Decades later, her interest in politics brought her back into the spotlight.

She made an unsuccessful bid as a GOP candidate for Congress in 1967. After Richard Nixon became president in 1969, he appointed her as a member of the U.S. delegation to the United Nations General Assembly. In the 1970s, she was U.S. ambassador to Ghana and later U.S. chief of protocol.

She then served as ambassador to Czechoslovakia during the administration of President George H.W. Bush. A few months after she arrived in Prague in mid-1989, communist rule was overthrown in Czechoslovakia as the Iron Curtain collapsed across Eastern Europe.

"My main job (initially) was human rights, trying to keep people like future President Vaclav Havel out of jail," she said in a 1999 Associated Press interview. Within months, she was accompanying Havel, the former dissident playwright, when he came to Washington as his country's new president.

She considered her background in entertainment an asset to her political career.

"Politicians are actors too, don't you think?" she once said. "Usually if you like people and you're outgoing, not a shy little thing, you can do pretty well in politics."

Born in Santa Monica, Calif., to an accountant and his wife, Temple was little more than 3 when she made her film debut in 1932 in the Baby Burlesks, a series of short films in which tiny performers parodied grown-up movies, sometimes with risque results.

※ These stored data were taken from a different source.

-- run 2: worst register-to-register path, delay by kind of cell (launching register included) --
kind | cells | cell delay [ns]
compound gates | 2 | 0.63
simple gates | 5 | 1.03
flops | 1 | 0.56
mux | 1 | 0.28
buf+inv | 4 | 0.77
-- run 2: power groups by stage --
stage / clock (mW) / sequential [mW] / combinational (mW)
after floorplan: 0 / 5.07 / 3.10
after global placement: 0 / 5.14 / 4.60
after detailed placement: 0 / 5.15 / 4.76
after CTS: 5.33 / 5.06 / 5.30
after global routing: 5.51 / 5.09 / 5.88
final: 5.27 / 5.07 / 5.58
## config.mk

```make
export PLATFORM = sky130hd
export DESIGN_NAME = http_chunked_body_decoder
export DESIGN_NICKNAME = d
export VERILOG_FILES = /design/src/design/hcbd_pkg.sv /design/src/design/hcbd_front.sv /design/src/design/hcbd_queue.sv /design/src/design/hcbd_back.sv /design/src/design/http_chunked_body_decoder.sv
export SDC_FILE = /design/constraint.sdc
export NUM_CORES = 1
export LEC_CHECK = 0
export BUFFER_PORTS_ARGS = -buffer_cell sky130_fd_sc_hd__buf_2
export CORE_MARGIN = 5
export CORE_UTILIZATION = 68
export CTS_BUF_LIST = sky130_fd_sc_hd__clkbuf_4 sky130_fd_sc_hd__clkbuf_8
export CTS_CLUSTER_DIAMETER = 100
export DETAILED_ROUTE_END_ITERATION = 7
export PLACE_DENSITY = 0.95
export SLEW_MARGIN = 10
export SYNTH_ARGS = -nofsm -noshare
export SYNTH_HDL_FRONTEND = slang
export SYNTH_SLANG_ARGS = --single-unit
```

## constraint.sdc

```tcl
create_clock -name clock -period 6.4 [get_ports clock]
set_input_delay 0.32 -clock clock [delete_from_list [all_inputs] [get_ports clock]]
set_output_delay 0.32 -clock clock [all_outputs]
set_load 0.01 [all_outputs]
```
File: src/rtl/spr_frame.sv
// Frame assembly: byte count, header bytes and position reply decode.
module spr_frame import spr_pkg::*; (
	input  logic             clk,
	input  logic             arst_n,
	input  logic             byte_en,
	input  logic [7:0]       rx_byte,
	input  logic [7:0]       terminator,
	input  logic [7:0]       reply_code,
	output tbl_wr_t          wr,
	output logic [SID_W-1:0] sid
);

	logic [COUNT_W-1:0] count_q;
	logic [7:0]         hdr_q [HDR_DEPTH];
	logic               room;
	logic [COUNT_W-1:0] count_inc;
	logic               is_term;
	logic               id_ok;
	logic               decode;
	logic [POS_W-1:0]   mag;

	// Work out the count this byte leaves before the terminator check
	assign room      = count_q < COUNT_W'(BUFFER_BYTES);
	assign count_inc = room ? count_q + COUNT_W'(1) : '0;
	assign is_term   = rx_byte == terminator;

	// Decode the held header when a long enough frame ends with an in-range id and the reply code
	assign id_ok  = hdr_q[0] <= 8'(MAX_MOTOR_ID);
	assign decode = byte_en && is_term && (count_inc >= COUNT_W'(MIN_FRAME_BYTES))
		&& id_ok && (hdr_q[1] == reply_code);
	assign mag    = {hdr_q[3], hdr_q[4], hdr_q[5], hdr_q[6]};

	always_comb begin
		wr.en   = decode;
		wr.addr = hdr_q[0][ADDR_W-1:0];
		wr.data = (hdr_q[2] != 8'd0) ? (POS_W'(0) - mag) : mag;
		sid     = hdr_q[0][SID_W-1:0];
	end

	// Advance or clear the byte count
	always_ff @(posedge clk or negedge arst_n) begin
		if (!arst_n) begin
			count_q <= '0;
		end else if (byte_en) begin
			count_q <= is_term ? '0 : count_inc;
		end
	end

	// Hold the first header bytes of the frame
	always_ff @(posedge clk) begin
		if (byte_en && count_q < COUNT_W'(HDR_DEPTH)) begin
			hdr_q[count_q[HDR_IDX_W-1:0]] <= rx_byte;
		end
	end

endmodule
==> src/hdl/cfas_pkg.sv <==
// ----------------------------------------------------------------------------
// cfas_pkg
// shared widths, types and latency figures for the face area pipeline
// ----------------------------------------------------------------------------
package cfas_pkg;

  localparam int CompW  = 16;
  localparam int ProdW  = 32;
  localparam int CrossW = 33;
  localparam int MagW   = 32;
  localparam int SqW    = 64;
  localparam int RootW  = 32;
  localparam int SumW   = 34;

  localparam int CrossLat = 2;
  localparam int SqrLat   = 2;
  localparam int RootLat  = RootW;
  localparam int Lat      = CrossLat + SqrLat + RootLat + 1;

  typedef logic signed [CompW-1:0]  comp_t;
  typedef logic signed [ProdW-1:0]  prod_t;
  typedef logic signed [CrossW-1:0] cross_t;
  typedef logic [MagW-1:0]          mag_t;
  typedef logic [SqW-1:0]           sq_t;
  typedef logic [RootW-1:0]         root_t;
  typedef logic [SumW-1:0]          sum_t;

  typedef comp_t  vec_t   [3];
  typedef cross_t cvec_t  [3];

endpackage

==> src/hdl/cfas_isqrt.sv <==
// ----------------------------------------------------------------------------
// cfas_isqrt
// floored square root, one result bit per pipeline stage
// ----------------------------------------------------------------------------
module cfas_isqrt import cfas_pkg::*; (
  input  logic  clk,
  input  logic  en,
  input  sq_t   n,
  output root_t root
);

  sq_t   rem [RootW];
  root_t acc [RootW];

  for (genvar k = 0; k < RootW; k++) begin : g_step
    localparam int B = RootW - 1 - k;
    sq_t   rem_in;
    root_t acc_in;
    sq_t   cand;

    if (k == 0) begin : g_first
      assign rem_in = n;
      assign acc_in = '0;
    end else begin : g_next
      assign rem_in = rem[k-1];
      assign acc_in = acc[k-1];
    end

    assign cand = (SqW'(acc_in) << (B + 1)) + (SqW'(1) << (2 * B));

    always_ff @(posedge clk) begin
      if (en) begin
        if (rem_in >= cand) begin
          rem[k] <= rem_in - cand;
          acc[k] <= acc_in | (RootW'(1) << B);
        end else begin
          rem[k] <= rem_in;
          acc[k] <= acc_in;
        end
      end
    end
  end

  assign root = acc[RootW-1];

endmodule

==> config.mk <==
export PLATFORM = sky130hd
export DESIGN_NAME = cfas_isqrt
export DESIGN_NICKNAME = d
export VERILOG_FILES = /design/src/hdl/cfas_pkg.sv /design/src/hdl/cfas_isqrt.sv
export SDC_FILE = /design/constraint.sdc
export NUM_CORES = 2
export LEC_CHECK = 0
export BUFFER_PORTS_ARGS = -buffer_cell sky130_fd_sc_hd__buf_2
export CELL_PAD_IN_SITES_DETAIL_PLACEMENT = 0
export CELL_PAD_IN_SITES_GLOBAL_PLACEMENT = 1
export CORE_MARGIN = 8
export CORE_UTILIZATION = 57
export DETAILED_ROUTE_END_ITERATION = 8
export GPL_TIMING_DRIVEN = 0
export PLACE_DENSITY_LB_ADDON = 0.1
export SETUP_SLACK_MARGIN = 0.1
export SLEW_MARGIN = 5
export SYNTH_ARGS = -nofsm -noshare
export SYNTH_HDL_FRONTEND = slang
export SYNTH_SLANG_ARGS = --single-unit
==> constraint.sdc <==
create_clock -name clk -period 12.6 [get_ports clk]
set_clock_uncertainty 0.1 [all_clocks]
set_input_delay 2.52 -clock clk [delete_from_list [all_inputs] [get_ports clk]]
set_output_delay 2.52 -clock clk [all_outputs]
set_load 0.005 [all_outputs]
==> flow_metrics.env <==
export IMPL_critical_path_cell_count=13
export IMPL_die_x_um=478
export IMPL_slew_headroom=0.0309
export IMPL_top_layer_used="met5"
export IMPL_syn_instance_count=9802
export IMPL_wl_um=334000
export IMPL_period_minus_slack_ns=7.24
export IMPL_setup_tns_ns=0
export IMPL_ys_top_cells_by_count="2512 x edfxtp_1, 712 x nand2_1, 699 x inv_1, 581 x nor2_1, 558 x ha_1"
export IMPL_numPortBuffers=96
export IMPL_io_pins=98
export IMPL_wl_per_cell_um=25.2
export IMPL_peakVddDrop_mv=0.195
export IMPL_cts_buffers=278
export IMPL_wl_met2_um=151000
export IMPL_cts_hold_buffers=0
export IMPL_floorplan_initialDensity=0.573
export IMPL_grt_start_max_net_pins=76
export IMPL_row_count=169
export IMPL_finalPower_uw=24800
export IMPL_r2r_cells=12
export IMPL_cp_start_kind="input pin"
export IMPL_nets=10831
export IMPL_drtIter0Drc=8158
export IMPL_worstMarginPinSlew_ns=1.44
export IMPL_drtPass1Iterations=6
export IMPL_synth_area_um2=121000
export IMPL_die_height_um=478
export IMPL_cts_clk_slew_worst_paths_ns=0.06
export IMPL_hpwl_um=261000
export IMPL_post_route_period_util=0.574
export IMPL_synth_top_area_frac=0.621
export IMPL_crit_arrival_ns=7.70
export IMPL_ctsRootBufferMaster="clkbuf_16"
export IMPL_core_area_um2=212000
export IMPL_p_leak_uw=0.0507
export IMPL_ys_ff_latch=2512
export IMPL_drc_errors=0
export IMPL_drive_gt1_frac=0.0666
export IMPL_p_per_area_nw_per_um2=184
export IMPL_antenna_left=0
export IMPL_fmax_ghz=0.138
export IMPL_min_path_cells=0
export IMPL_hold_violations=0
export IMPL_grt_overflow=0
export IMPL_viasPerCell=6.05
export IMPL_antenna_found_initial=11
export IMPL_vias=80020
export IMPL_syn_nets=10426
export IMPL_end_kind="register"
export IMPL_clock_sinks=2512
export IMPL_maxSlewViolCount=0
export IMPL_clock_path_buffers=4
export IMPL_cts_resized=0
export IMPL_die_area_um2=228000
export IMPL_postCtsSetupRepairBufs=0
export IMPL_cp_cell_sequence="clkbuf_4 -> inv_1 -> clkbuf_2 -> buf_12 -> clkbuf_2 -> buf_12 -> nor3b_1 -> o41a_1 -> o2111ai_1 -> clkbuf_1 -> clkbuf_1 -> nor2_1 -> a21oi_1"
export IMPL_synthArstFlopShare=0
export IMPL_crit_slowest_cell="nor3b_1"
export IMPL_rsz0062_at_grt="false"
export IMPL_cpPeakStageDelay_ns=0.85
export IMPL_ys_seq_area_frac=0.621
export IMPL_syn_avg_cell_area_um2=12.4
export IMPL_yosys_warnings=0
export IMPL_crit_family="buffers and inverters"
export IMPL_critPathKind="in2reg"
export IMPL_ys_flop_type="edfxtp_1"
export IMPL_worstSkewPairLatency_ns=0.93
export IMPL_synth_area_leader_cell="edfxtp_1"
export IMPL_synth_area_leaders="edfxtp_1 62%, ha_1 5.7%, xor2_1 3.4%, xnor2_1 2.9%, a21oi_1 2.2%"
export IMPL_wl_met3_um=23000
export IMPL_grt_pass1_wl_um=495000
export IMPL_synth_distinct_cells=91
export IMPL_path_buf_inv=8
export IMPL_gp_congestion=0.975
export IMPL_synth_edf_count=2512
export IMPL_status="finished clean"
export IMPL_finalSetupViolations=0
export IMPL_htree_levels=5
export IMPL_wl_met1_um=143000
export IMPL_hp_class="reg2reg"
export IMPL_grt_pass1_vias=77549
export IMPL_cap_violations=0
export IMPL_cp_data_required_time_ns=13.06
export IMPL_syn2layout_area_growth_pct=11.3
export IMPL_yosysMostFrequentCell="edfxtp_1"
export IMPL_crit_fanout=13
export IMPL_grt_total_usage=0.286
export IMPL_cts_tree="built"
[metrics by stage]
stage          instance area [um^2]  setup WS (ns)  utilization  std cells  hold WS [ns]
2_1_floorplan                121000           6.11            -       9802         0.317
3_3_place_gp                 125000          0.644        0.592      12719         0.327
3_5_place_dp                 126000           4.46        0.596      12748         0.328
4_1_cts                      135000           5.40        0.638      13223         0.307
5_1_grt                      135000           5.32        0.638      13224         0.315
6_report                     135000           5.36        0.638      13231         0.311
[logic make-up (layout without fill, tap and decap cells)]
| group | Yosys count | after routing | synth area share |
|---|---|---|---|
| and+or+nand+nor | 2969 | 2969 | 0.127 |
| buffers and inverters | 963 | 1563 | 0.0309 |
| muxes | 52 | 52 | 0.00471 |
| DFF | 2512 | 2512 | 0.621 |
| xor gates and xnor gates | 878 | 878 | 0.0633 |
| other | 0 | 8 | 0 |
| AOI/OAI and AO/OA | 1870 | 1870 | 0.0960 |
| adders and majority gates | 558 | 558 | 0.0575 |
[worst register-to-register path: cells and delay by family (launching register included)]
kind                     cells  cell delay, ns
AND/OR/NAND/NOR              7            3.17
adder cells (fa/ha/maj)      1            0.29
flip-flops                   1            0.41
AO/OA/AOI/OAI                2            0.72
XOR/XNOR                     1            0.13
buffers and inverters        1            0.30
[flip-flops by register name, indices dropped and copies added (netlist names)]
signal  count
rem      1984
acc       528
[metal layers]
metal,vias to the layer above,global-route usage
met5,-,0
met1,39060,0.392
met3,614,0.0518
met4,2,0.127
met2,2811,0.448
li1,37533,-
[where the power goes]
group          switching [uW]  leakage (uW)  internal (uW)  total (uW)
clock                    3190       0.00425           4730        7920
sequential               1020        0.0242          10600       11600
combinational            3310        0.0223           1990        5300
[final cells by class]
cell class,instances,area (um^2)
Antenna cell,8,20.0
Timing Repair Buffer,125,1250
Tap cell,2821,3530
Buffer,261,1240
Inverter,702,2640
Multi-Input combinational cell,6327,42300
Clock buffer,342,7280
Sequential cell,2512,75400
Fill cell,16026,76700
Clock inverter,133,1480
[cells in the final DEF, fill, tap and decap left out, drive strengths merged, types with 37 or more instances in the layout]
cell type / netlist / final
o21a: 135 / 135
inv: 701 / 708
o31ai: 53 / 53
edfxtp: 2512 / 2512
nor4: 373 / 373
nor2: 581 / 581
buf: 57 / 182
xnor2: 404 / 404
xor2: 474 / 474
clkbuf: 204 / 546
o21ai: 529 / 529
nand2: 713 / 713
nor4b: 61 / 61
nor2b: 79 / 79
mux2: 41 / 41
a21o: 224 / 224
a31oi: 47 / 47
or3: 122 / 122
nand4b: 37 / 37
nand2b: 113 / 113
nand4: 146 / 146
clkinv: 1 / 84
a21oi: 537 / 537
o21bai: 48 / 48
nand3: 163 / 163
or4: 100 / 100
and3: 61 / 61
nor3: 277 / 277
ha: 558 / 558
[final timing paths]
| kind | from | endpoint | slack, ns |
|---|---|---|---|
| worst min register to register | rem[0][771]$_DFFE_PP_ | rem[0][835]$_DFFE_PP_ | 0.31 |
| worst min-delay path | rem[0][771]$_DFFE_PP_ | rem[0][835]$_DFFE_PP_ | 0.31 |
| worst max-delay path | en | rem[1][296]$_DFFE_PP_ | 5.36 |
| worst max register to register | rem[1][673]$_DFFE_PP_ | rem[1][763]$_DFFE_PP_ | 7.21 |
Note: power is estimated with default switching activity, not from simulation.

Temple's expert singing and tap-dancing in the 1934 movie "Stand Up and Cheer!" first gained her wide notice. The number she performed with future Oscar winner James Dunn, "Baby Take a Bow," became the title of one of her first starring features later that year.

Also in 1934, she starred in "Little Miss Marker," a comedy-drama based on a story by Damon Runyon.

Her appeal faded as quickly as it had emerged. She missed a shot at playing Dorothy in "The Wizard of Oz" when 20th Century Fox chief Darryl Zanuck refused to lend out his greatest asset; the part went to Judy Garland. And "The Little Princess" in 1939 and "The Blue Bird" in 1940 didn't draw big crowds, prompting Fox to let Temple go.

Among her later films were "The Bachelor and the Bobby-Soxer," with Cary Grant, and "That Hagen Girl," with Ronald Reagan.

Her 1942 film "Miss Annie Rooney" included her first on-screen kiss, bestowed by another maturing child star, Dickie Moore.

After her film career ended, she concentrated on raising her family and turned to television to host and act in 16 specials called "Shirley Temple's Storybook" on ABC. In 1960, she joined NBC and aired "The Shirley Temple Show."

Her 1988 autobiography, "Child Star," was a best-seller.

Temple married Army Air Corps Pvt. John Agar, the brother of a classmate at Westlake, her exclusive Los Angeles girls' school, in 1945. He took up acting and the pair appeared together in two films, "Fort Apache" and "Adventure in Baltimore." She and Agar had a daughter, Susan, in 1948. The actress filed for divorce the following year.

She married Black in 1950, and they had two more children, Lori and Charles. That marriage lasted until his death in 2005 at age 86.

In 1972, she underwent surgery for breast cancer and was credited with opening up public discussion about the disease. She issued a statement urging other women to get checked by their doctors and vowed: "I have much more to accomplish before I am through."